Problem: This definition fails to account for cases of knowledge where the map is represented in a very different way that doesn’t resemble the territory, such as when a map is represented by a sequence of zeros and ones in a computer.
2. Map-territory mutual information: Instead of looking at direct resemblance, we can ask whether there is increasing mutual information between the supposed map and the territory it is meant to represent.
Problem: In the real world, nearly _every_ region of space will have high mutual information with the rest of the world. For example, by this definition, a rock accumulates lots of knowledge as photons incident on its face affect the properties of specific electrons in the rock giving it lots of information.
3. Mutual information of an abstraction layer: An abstraction layer is a grouping of low-level configurations into high-level configurations such that transitions between high-level configurations are predictable without knowing the low-level configurations. For example, the zeros and ones in a computer are the high-level configurations of a digital abstraction layer over low-level physics. Knowledge accumulates in a region of space if that space has a digital abstraction layer, and the high-level configurations of the map have increasing mutual information with the low-level configurations of the territory.
Problem: A video camera that constantly records would accumulate much more knowledge by this definition than a human, even though the human is much more able to construct models and act on them.
4. Precipitation of action: The problem with our previous definitions is that they don’t require the knowledge to be _useful_. So perhaps we can instead say that knowledge is accumulating when it is being used to take action. To make this mechanistic, we say that knowledge accumulates when an entity’s actions become more fine tuned to a specific environment configuration over time. (Intuitively, they learned more about the environment, and so could condition their actions on that knowledge, which they previously could not do.)
Problem: This definition requires the knowledge to actually be used to count as knowledge. However, if someone makes a map of a coastline, but that map is never used (perhaps it is quickly destroyed), it seems wrong to say that during the map-making process knowledge was not accumulating.
I think that part of the problem is that talking about knowledge requires adopting an interpretative frame. We can only really say whether a collection of particles represents some particular knowledge from within such a frame, although it would be possible to determine the frame of minimum complexity that interprets a system as representing certain facts. In practise though, whether or not a particular piece of storage contains knowledge will depend on the interpretative frames in the environment, although we need to remember that interpretative frames can emulate other interpretative frames. ie.
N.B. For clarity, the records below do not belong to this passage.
**src/rtl/cpc_ram_pkg.sv**
```systemverilog
// Shared constants, types and the bank mapping function for the CPC expansion
// RAM controller.
package cpc_ram_pkg;

    typedef logic [2:0] state_t;

    localparam state_t ST_IDLE   = 3'd0;
    localparam state_t ST_READ   = 3'd1;
    localparam state_t ST_WSETUP = 3'd2;
    localparam state_t ST_WPULSE = 3'd3;
    localparam state_t ST_WHOLD  = 3'd4;

    typedef logic [2:0] cfg_t;

    localparam cfg_t CFG_NONE = 3'd0;
    localparam cfg_t CFG_HI3  = 3'd1;
    localparam cfg_t CFG_ALL  = 3'd2;
    localparam cfg_t CFG_HI3B = 3'd3;
    localparam cfg_t CFG_P4   = 3'd4;
    localparam cfg_t CFG_P5   = 3'd5;
    localparam cfg_t CFG_P6   = 3'd6;
    localparam cfg_t CFG_P7   = 3'd7;

    localparam logic       PORT_A15 = 1'b0;
    localparam logic       PORT_A14 = 1'b1;
    localparam logic [1:0] BANK_CMD = 2'b11;

    typedef struct packed {
        logic       sel;
        logic [1:0] page;
    } map_t;

    // cfg 4..7 map quarter 1 to page cfg-4, which is simply cfg[1:0].
    function automatic map_t bank_map(input cfg_t cfg, input logic [1:0] q);
        map_t r;
        r = '{sel: 1'b0, page: 2'd0};
        case (cfg)
            CFG_NONE: r = '{sel: 1'b0, page: 2'd0};
            CFG_HI3, CFG_HI3B: begin
                if (q == 2'd3) r = '{sel: 1'b1, page: 2'd3};
            end
            CFG_ALL: r = '{sel: 1'b1, page: q};
            default: begin
                if (q == 2'd1) r = '{sel: 1'b1, page: cfg[1:0]};
            end
        endcase
        return r;
    endfunction

endpackage

```
**src/rtl/cpc_sync_bus.sv**
```systemverilog
// Multi-bit flop-chain synchroniser for independent asynchronous strobes.
module cpc_sync_bus #(
    parameter int             WIDTH   = 5,
    parameter int             STAGES  = 2,
    parameter logic [WIDTH-1:0] RST_VAL = '1
) (
    input  logic             clk,
    input  logic             reset_b,
    input  logic [WIDTH-1:0] d,
    output logic [WIDTH-1:0] q
);

    logic [WIDTH-1:0] chain [STAGES];

    always_ff @(posedge clk or negedge reset_b) begin
        if (!reset_b) begin
            for (int i = 0; i < STAGES; i++) chain[i] <= RST_VAL;
        end else begin
            chain[0] <= d;
            for (int i = 1; i < STAGES; i++) chain[i] <= chain[i-1];
        end
    end

    assign q = chain[STAGES-1];

endmodule

```
**src/rtl/cpc_ram_bank_ctrl.sv**
```systemverilog
// Snoops the Z80 bus, keeps the 6128-style bank register and sequences the
// expansion SRAM strobes with a single clocked write pulse per Z80 write.
module cpc_ram_bank_ctrl
    import cpc_ram_pkg::*;
#(
    parameter int SYNC_STAGES  = 2,
    parameter int WE_CYCLES    = 2,
    parameter int SETUP_CYCLES = 1
) (
    input  logic        clk,
    input  logic        reset_b,
    input  logic        mreq_b,
    input  logic        iorq_b,
    input  logic        rd_b,
    input  logic        wr_b,
    input  logic        m1_b,
    input  logic [15:0] addr,
    input  logic [7:0]  data,
    output logic [4:0]  sram_ahi,
    output logic        sram_cs_b,
    output logic        sram_oe_b,
    output logic        sram_we_b,
    output logic        ramdis_b,
    output logic [5:0]  bank_reg
);

    localparam int CNT_W = 8;

    logic [4:0] s_bus;
    logic       s_mreq_b, s_iorq_b, s_rd_b, s_wr_b, s_m1_b;

    cpc_sync_bus #(
        .WIDTH   (5),
        .STAGES  (SYNC_STAGES),
        .RST_VAL (5'b11111)
    ) u_sync (
        .clk     (clk),
        .reset_b (reset_b),
        .d       ({mreq_b, iorq_b, rd_b, wr_b, m1_b}),
        .q       (s_bus)
    );

    assign s_mreq_b = s_bus[4];
    assign s_iorq_b = s_bus[3];
    assign s_rd_b   = s_bus[2];
    assign s_wr_b   = s_bus[1];
    assign s_m1_b   = s_bus[0];

    logic unused_addr;
    assign unused_addr = ^addr[13:0];

    // Bank port decode; the edge flop makes one update per I/O cycle.
    logic io_wr;
    logic io_wr_p1;

    assign io_wr = !s_iorq_b && !s_wr_b && s_m1_b &&
                   (addr[15] == PORT_A15) && (addr[14] == PORT_A14);

    always_ff @(posedge clk or negedge reset_b) begin
        if (!reset_b) begin
            io_wr_p1 <= 1'b0;
            bank_reg <= 6'd0;
        end else begin
            io_wr_p1 <= io_wr;
            if (io_wr && !io_wr_p1 && (data[7:6] == BANK_CMD))
                bank_reg <= data[5:0];
        end
    end

    map_t map;
    logic mem_rd, mem_wr, wr_end;

    assign map    = bank_map(bank_reg[2:0], addr[15:14]);
    // A stray I/O write seen together with a memory request takes precedence.
    assign mem_rd = !s_mreq_b && map.sel && !s_rd_b && !io_wr;
    assign mem_wr = !s_mreq_b && map.sel && !s_wr_b && !io_wr;
    assign wr_end = s_mreq_b || s_wr_b;

    state_t           state;
    logic [CNT_W-1:0] cnt;

    always_ff @(posedge clk or negedge reset_b) begin
        if (!reset_b) begin
            state     <= ST_IDLE;
            cnt       <= '0;
            sram_ahi  <= 5'd0;
            sram_cs_b <= 1'b1;
            sram_oe_b <= 1'b1;
            sram_we_b <= 1'b1;
            ramdis_b  <= 1'b1;
        end else begin
            case (state)
                ST_IDLE: begin
                    sram_ahi <= {bank_reg[5:3], map.page};
                    if (mem_rd) begin
                        state     <= ST_READ;
                        sram_cs_b <= 1'b0;
                        sram_oe_b <= 1'b0;
                        ramdis_b  <= 1'b0;
                    end else if (mem_wr) begin
                        state     <= ST_WSETUP;
                        sram_cs_b <= 1'b0;
                        ramdis_b  <= 1'b0;
                        cnt       <= CNT_W'(SETUP_CYCLES);
                    end
                end
                ST_READ: begin
                    if (s_mreq_b || s_rd_b) begin
                        state     <= ST_IDLE;
                        sram_cs_b <= 1'b1;
                        sram_oe_b <= 1'b1;
                        ramdis_b  <= 1'b1;
                    end
                end
                ST_WSETUP: begin
                    if (wr_end) begin
                        state     <= ST_IDLE;
                        sram_cs_b <= 1'b1;
                        sram_we_b <= 1'b1;
                        ramdis_b  <= 1'b1;
                    end else if (cnt <= CNT_W'(1)) begin
                        state     <= ST_WPULSE;
                        sram_we_b <= 1'b0;
                        cnt       <= CNT_W'(WE_CYCLES);
                    end else begin
                        cnt <= cnt - CNT_W'(1);
                    end
                end
                ST_WPULSE: begin
                    if (wr_end) begin
                        state     <= ST_IDLE;
                        sram_cs_b <= 1'b1;
                        sram_we_b <= 1'b1;
                        ramdis_b  <= 1'b1;
                    end else if (cnt <= CNT_W'(1)) begin
                        state     <= ST_WHOLD;
                        sram_we_b <= 1'b1;
                    end else begin
                        cnt <= cnt - CNT_W'(1);
                    end
                end
                ST_WHOLD: begin
                    // Long writes park here so web pulses only once.
                    if (wr_end) begin
                        state     <= ST_IDLE;
                        sram_cs_b <= 1'b1;
                        ramdis_b  <= 1'b1;
                    end
                end
                default: begin
                    state     <= ST_IDLE;
                    sram_cs_b <= 1'b1;
                    sram_oe_b <= 1'b1;
                    sram_we_b <= 1'b1;
                    ramdis_b  <= 1'b1;
                end
            endcase
        end
    end

endmodule

```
A human experimenting with multiple codes in order to decode a message.
Regarding the topic of partial knowledge, it seems that the importance of various facts will vary wildly from context to context and also depending on the goal. I'm somewhat skeptical that goal independent knowledge will have a nice definition.
Well yes I agree that knowledge exists with respect to a goal, but is there really no objective difference an alien artifact inscribed with deep facts about the structure of the universe and set up in such a way that it can be decoded by any intelligent species that might find it, and an ordinary chunk of rock arriving from outer space?
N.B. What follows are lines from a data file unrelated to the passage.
$ cat config.mk
export PLATFORM = sky130hd
export DESIGN_NAME = dsram_store_sched
export DESIGN_NICKNAME = d
export VERILOG_FILES = /design/src/rtl/dsram_store_sched.sv
export SDC_FILE = /design/constraint.sdc
export NUM_CORES = 1
export LEC_CHECK = 0
export CAP_MARGIN = 20
export CORE_ASPECT_RATIO = 0.75
export CORE_UTILIZATION = 50
export CTS_CLUSTER_SIZE = 10
export DETAILED_ROUTE_END_ITERATION = 16
export HOLD_SLACK_MARGIN = 0.03
export PLACE_DENSITY = 0.75
export SYNTH_ARGS = -nofsm -noshare
export SYNTH_HDL_FRONTEND = slang
export SYNTH_SLANG_ARGS = --single-unit
$ cat constraint.sdc
create_clock -name i_clk -period 8 [get_ports i_clk]
set_input_delay 1.6 -clock i_clk [delete_from_list [all_inputs] [get_ports i_clk]]
set_output_delay 1.6 -clock i_clk [all_outputs]
set_load 0.01 [all_outputs]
Well, taking the simpler case of exacting reproducing a certain string, you could find the simplest program that produces the string similar to Kolmogorov complexity and use that as a measure of complexity.
A slightly more useful way of modelling things may be to have a bunch of different strings with different points representing levels of importance. And perhaps we produce a metric combining the Kolmovorov complexity of a decoder with the sum of the points produced where points are obtained by concatenating the desired strings with a predefined separator. For example, we might find the quotient.
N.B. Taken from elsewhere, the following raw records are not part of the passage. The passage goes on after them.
### config.mk
export PLATFORM = sky130hd
export DESIGN_NAME = gauss_datapath
export DESIGN_NICKNAME = d
export VERILOG_FILES = /design/src/rtl/gauss_datapath.sv
export SDC_FILE = /design/constraint.sdc
export NUM_CORES = 1
export LEC_CHECK = 0
export BUFFER_PORTS_ARGS = -buffer_cell sky130_fd_sc_hd__buf_2
export CAP_MARGIN = 5
export CORE_MARGIN = 1.5
export CORE_UTILIZATION = 35
export DETAILED_ROUTE_END_ITERATION = 8
export PLACE_DENSITY = 0.56
export SLEW_MARGIN = 0
export SYNTH_ARGS = -nofsm -noshare
export SYNTH_HDL_FRONTEND = slang
export SYNTH_SLANG_ARGS = --single-unit
### constraint.sdc
create_clock -name clk -period 2.08 [get_ports clk]
set_input_delay 0.312 -clock clk [delete_from_list [all_inputs] [get_ports clk]]
set_output_delay 0.312 -clock clk [all_outputs]
set_load 0.005 [all_outputs]
### src/rtl/gauss_datapath.sv
// Gauss sum 1+2+...+n datapath steered by a one-hot LOAD/ACCUM/DONE control word.
// Latency n+1 edges after operand accept (0 for n=0); single result buffer, no operand taken while a result waits.
module gauss_datapath #(
  parameter int WIDTH = 8
) (
  input  logic               clk,
  input  logic               preset,
  input  logic [2:0]         ctrlword,
  input  logic               op_valid,
  output logic               op_ready,
  input  logic [WIDTH-1:0]   op_n,
  output logic [1:0]         status,
  output logic               res_valid,
  input  logic               res_ready,
  output logic [2*WIDTH-1:0] result
);

  localparam logic [2:0] CMD_LOAD  = 3'b001;
  localparam logic [2:0] CMD_ACCUM = 3'b010;
  localparam logic [2:0] CMD_DONE  = 3'b100;

  logic [WIDTH-1:0]   cnt;
  logic [2*WIDTH-1:0] acc;
  logic               held;

  logic is_load;
  logic is_accum;
  logic is_done;
  logic op_accept;
  logic zero_accept;
  logic accum_step;
  logic complete;
  logic res_taken;

  // Any non-one-hot word matches none of these, so every register freezes.
  assign is_load  = (ctrlword == CMD_LOAD);
  assign is_accum = (ctrlword == CMD_ACCUM);
  assign is_done  = (ctrlword == CMD_DONE);

  assign op_ready    = is_load & ~held & ~res_valid;
  assign op_accept   = op_valid & op_ready;
  assign zero_accept = op_accept & (op_n == '0);
  assign accum_step  = is_accum & (cnt != '0);
  assign complete    = is_done & held & ~res_valid;
  assign res_taken   = res_valid & res_ready;

  assign status = {held & (cnt != '0), held};

  always_ff @(posedge clk) begin
    if (preset) begin
      cnt       <= '0;
      acc       <= '0;
      held      <= 1'b0;
      res_valid <= 1'b0;
      result    <= '0;
    end else begin
      if (op_accept) begin
        if (op_n != '0) begin
          cnt  <= op_n;
          acc  <= '0;
          held <= 1'b1;
        end else begin
          result <= '0;
        end
      end
      if (accum_step) begin
        acc <= acc + {{WIDTH{1'b0}}, cnt};
        cnt <= cnt - WIDTH'(1);
      end
      if (complete) begin
        result <= acc;
        held   <= 1'b0;
      end
      // Completions require res_valid=0, so setting and clearing never coincide.
      if (complete | zero_accept) begin
        res_valid <= 1'b1;
      end else if (res_taken) begin
        res_valid <= 1'b0;
      end
    end
  end

endmodule

After elaboration in Yosys (flattened, before gate mapping)
Cells that the tools add are included.

storage, ports and cells
  bits in registers = 42
  output and inout bits = 20

operators by class
  reductions and logical operators = 11
  $add $sub $neg = 2
  bitwise gates (word level) = 12
  equal/unequal tests = 4
  muxes and demuxes = 11

operators with widths
  cell                                              number
  2-to-1 mux 16 bit                                 6
  2-to-1 mux 8 bit                                  3
  adder 16 x 8 -> 16 bit                            1
  nonzero test 8 bit                                2
  bitwise AND 1 bit                                 9
  logical NOT 8 bit                                 1
  nonzero test 2 bit                                4
  subtractor 8 x 1 -> 8 bit, second input constant  1
  AND reduction 2 bit                               3
  == test 3 x 1 -> 1 bit, second input constant     1
  == test 3 x 2 -> 1 bit, second input constant     1
  == test 3 bit, second input constant              1
  2-to-1 mux 1 bit                                  2
  inequality test 2 bit, second input constant      1
  NOT 1 bit                                         2
  OR reduction 2 bit                                1
  bitwise OR 1 bit                                  1

Logic depth before layout (Yosys ltp)
  depth in word-level cells = 7
  gate-level depth with buffers = 8
  gate-level depth less buffers = 8

Least setup slack after synthesis
No wires, ideal clock.

  path type = reg-to-reg
  from = register cnt[0]
  to = register acc[14]
  arrival time = 2.093 ns
  library setup time = 0.071 ns
  path slack = -0.083 ns
  cell stages (with the launch flop) = 9
  cells stage by stage = dfxtp_1 ha_1 inv_1 fa_1 nand2b_1 a21oi_1 o41ai_1 or4_1 a21oi_1

on the way
  longest elaborated chain between the ends = 4

ends and longest elaborated chain
  element                                                         line  source
  start: declaration                                              22    logic [WIDTH-1:0] cnt;
  start signal: assignment                                        59    cnt <= op_n;
  start signal: assignment                                        68    cnt <= cnt - WIDTH'(1);
  branches (longest 4 deep; another with adder 16 x 8 -> 16 bit)  --
  end signal: assignment                                          67    acc <= acc + {{WIDTH{1'b0}}, cnt};
  end: declaration                                                23    logic [2*WIDTH-1:0] acc;

Parallel ways; which one is timed is not known.
A chain may end at the register's enable or synchronous reset.

Worst setup path after layout
  from = register cnt[6]
  to = register acc[13]

The elaborated chain is that of the path after synthesis.

==> key figures <==
Floorplan
  • # rows: 28
  • I/O Pins: 35
  • Core ar.: 0.005851 mm^2
  • Initial Util: 36.04%
  • Die span in x: 80.61 um
  • Die height: 80.61 um
  • DIE AREA: 0.006498 mm^2

Worst setup path
  • Crit Path Max Fanout: 6
  • CP Capture Type: flop
  • Crit path required time: 2.30 ns
  • Crit path launch type: flop
  • Critical path class: reg -> reg
  • Crit-path cells: ha_1 > o21ai_0 > o21bai_1 > o21ai_2 > buf_4 > or3_1 > a211oi_2
  • CP max stage cell: or3_1
  • Worst endpoint data arrival time: 2.23 ns
  • CP peak stage delay: 0.36 ns

Clock network
  • CTS tree: built
  • CTS Hold Bufs: 0
  • Clock slew at reported path FFs: 0.08 ns
  • Total CTS buffers: 5
  • Root Buffer: clkbuf_8
  • Worst-Skew Late Latency: 0.30 ns
  • H-Tree Depth: 2
  • Clock sinks: 42
  • Clock buffer depth: 2

Global routing
  • GRT Total Usage: 18.62%
  • First-pass GRT wire length: 9032 um
  • Initial antenna violation count: 0
  • Vias in the first global route: 1784
  • Grt total ovfl: 0
  • Largest net degree at the start of global routing: 21

Detailed routing
  • Router iterations before antenna repair: 4
  • Drt drc: 0
  • Vias per cell: 5.448
  • Met1 Routed Length: 2879 um
  • Wirelength per Cell: 15.57 um
  • Routed wl met2: 2622 um
  • Post-Route WL: 5869 um
  • Final ANT Viol Nets: 0
  • WL met3: 274 um
  • Via count: 2054
  • Initial DRC Count: 113
  • Max Used Layer: met4

STA
  • Final setup violation count: 0
  • Fmax: 499.4 MHz
  • Actual slew at the worst max-slew pin: 0.5278 ns
  • Setup skew after layout: 0.007423 ns
  • Final Cycle Share: 96.27%
  • Hold Violations, Final: 0
  • Min cycle time layout: 2.002 ns
  • Slew headroom: 64.81%
  • Max-slew violation count: 0
  • Unrepaired setup endpoints after global routing: yes

Placed design
  • PortBufs: 34
  • Post-DP HPWL: 4258 um
  • Placed cell area: 0.002599 mm^2
  • GPL Wtd Cong: 0.8860

Power and ir drop
  • Clock Power Share: 33.7%
  • Leak pwr: 1.142 nW
  • Pint: 1.154 mW
  • Power Density: 578.7 mW/mm^2
  • Peak supply drop: 0.3028 mV
  • Switching pwr: 0.4429 mW
  • Switching share of power: 27.73%
  • Comb pwr share: 14.0%
  • Sequential share of power: 52.3%
  • Final Power: 1.597 mW

Cells and area
  • Syn-to-layout area delta: 30.92%
  • Ant diodes: 0
  • Final #Nets: 327
  • Final instance area: 0.002760 mm^2
  • Layout cells sized above 1: 32.78%

Hold path
  • Worst Hold Class: in -> reg

Yosys
  • Post-synthesis register bit count: 42
  • Synth unique cells: 54
  • Synth async-reset ratio: 0%
  • Ys Warns: 0
  • Post-Syn Area: 0.002108 mm^2
  • Post-synth EDFFs: 0
  • Avg Synthesized Cell Area: 8.858 um^2
  • Synthesized net count: 264
  • Cells after synthesis: 238
  • Ys flop type: dfxtp_1
  • Sequential fraction of the synthesis area: 39.88%

Flow run
  • Max cap viols: 0

Status
  • Status: completed
[power groups by stage]
stage	sequential, mW	clock, mW	combinational (mW)
final	0.836	0.538	0.223
after global routing	0.838	0.582	0.245
after CTS	0.834	0.560	0.216
after detailed placement	0.853	0	0.215
after global placement	0.852	0	0.217
after floorplan	0.849	0	0.120
[kinds of logic (layout without fill, tap and decap cells)]
kind of cell / Yosys count / after routing / share of synthesized area (%)
buf+inv: 18 / 82 / 3.501
flops: 42 / 42 / 39.88
simple gates: 89 / 89 / 21.72
fa+ha+maj: 11 / 11 / 6.884
xor+xnor: 3 / 3 / 1.247
compound gates: 74 / 74 / 26.23
mux: 1 / 1 / 0.5341
[critical path: cells and delay by family (launching register included)]
| family | cells | cell delay [ns] |
|---|---|---|
| AO/OA/AOI/OAI | 4 | 0.71 |
| adder cells (fa/ha/maj) | 1 | 0.34 |
| flip-flops | 1 | 0.35 |
| buffers and inverters | 1 | 0.16 |
| AND/OR/NAND/NOR | 1 | 0.36 |
[final cells by class]
cell class              instances  area [um^2]
clock inverters                 3        21.27
repair buffers                 68        429.2
multi-input cells             178         1279
fillers                       604         3090
clock buffers                   5        68.82
well taps                      75        93.84
flip-flops and latches         42        845.8
inverters                       6        22.52
[routing by layer]
layer  up-vias  GRT usage, %
met5         -             0
met4         0         8.103
met3         7         3.182
met2        45         27.98
met1       965         25.95
li1       1037             -
[flip-flops by register name, summed over array words and instances (netlist names)]
signal	cells
acc	16
result	16
cnt	8
held	1
res_valid	1
[stage by stage]
stage / worst slack [ns] / hold WS (ns) / std cells / utilization (%) / TNS, ns
after floorplan: 0.005732 / 0.4582 / 238 / - / 0
after global placement: -0.02903 / 0.4775 / 367 / 44.42 / -0.02903
after detailed placement: -0.04611 / 0.4782 / 367 / 44.42 / -0.04611
after CTS: 0.006746 / 0.2603 / 375 / 45.98 / 0
after global routing: -0.03552 / 0.2818 / 377 / 47.18 / -0.06078
final: 0.07758 / 0.2683 / 377 / 47.18 / 0
[layout by cell type, fill, tap and decap left out, types with 2 or more instances in the layout]
cell type   n
nand3_1     6
dfxtp_2     4
xor2_1      2
nand4_1     4
o21bai_1    2
nor2_1     40
o2111ai_1   4
o211ai_1    2
o311ai_0    2
nor2b_1     2
nor4_1      3
a22oi_1    18
buf_4      33
ha_1        9
a211oi_2    2
nor3_1      3
clkbuf_8    5
a31o_2      2
or4_1       5
and3_1      4
dfxtp_1    38
a211oi_1    3
buf_2      34
o21ai_0     7
inv_1       5
nand2_1     7
a21oi_1     9
o41ai_1     5
and2_1      2
[cells in the mapped netlist, types with 5 or more instances]
master    instances  area share, %
o41ai_1           6            2.5
o21ai_0           7            1.7
a22oi_1          18            6.4
nand3_1           6            1.4
or4_1             6            2.1
dfxtp_1          42             40
nand2_1           7            1.2
nor2_1           40            7.1
a211oi_1          5            1.8
inv_1             5           0.89
ha_1             10            5.9
clkbuf_1          9            1.6
a21oi_1          11            2.6
[what timing repair did]
item	CTS	global route
pin swaps	1	8
endpoints found under the setup margin	2	12
setup buffers	0	2
gates resized for setup	1	15
[path summary, 6_finish.rpt]
| check | start | to | slack (ns) | cells after the start |
|---|---|---|---|---|
| max reg2reg | cnt[6] | acc[13] | 0.08 | 7 |
| max | cnt[6] | acc[13] | 0.08 | 7 |
| min reg2reg | result[7] | result[7] | 0.50 | 2 |
| min | res_ready | res_valid | 0.27 | 3 |
No activity file was read; power rests on OpenSTA's default activity.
One immediate issue with this is that some of the strings may contain overlapping information. And we'd still have to produce a metric to assign importances to the strings. Perhaps a simpler case would be where the strings represent patterns in a stream via encoding a Turing machine with the Turing machines being able to output sets of symbols instead of just symbols representing the possible symbols at each locations. And the amount of points they provide would be equal to how much of the stream it allows you to predict. (This would still require producing a representation of the universe where the amount of the stream predicted would be roughly equivalent to how useful the predictions are).
Any thoughts on this general approach?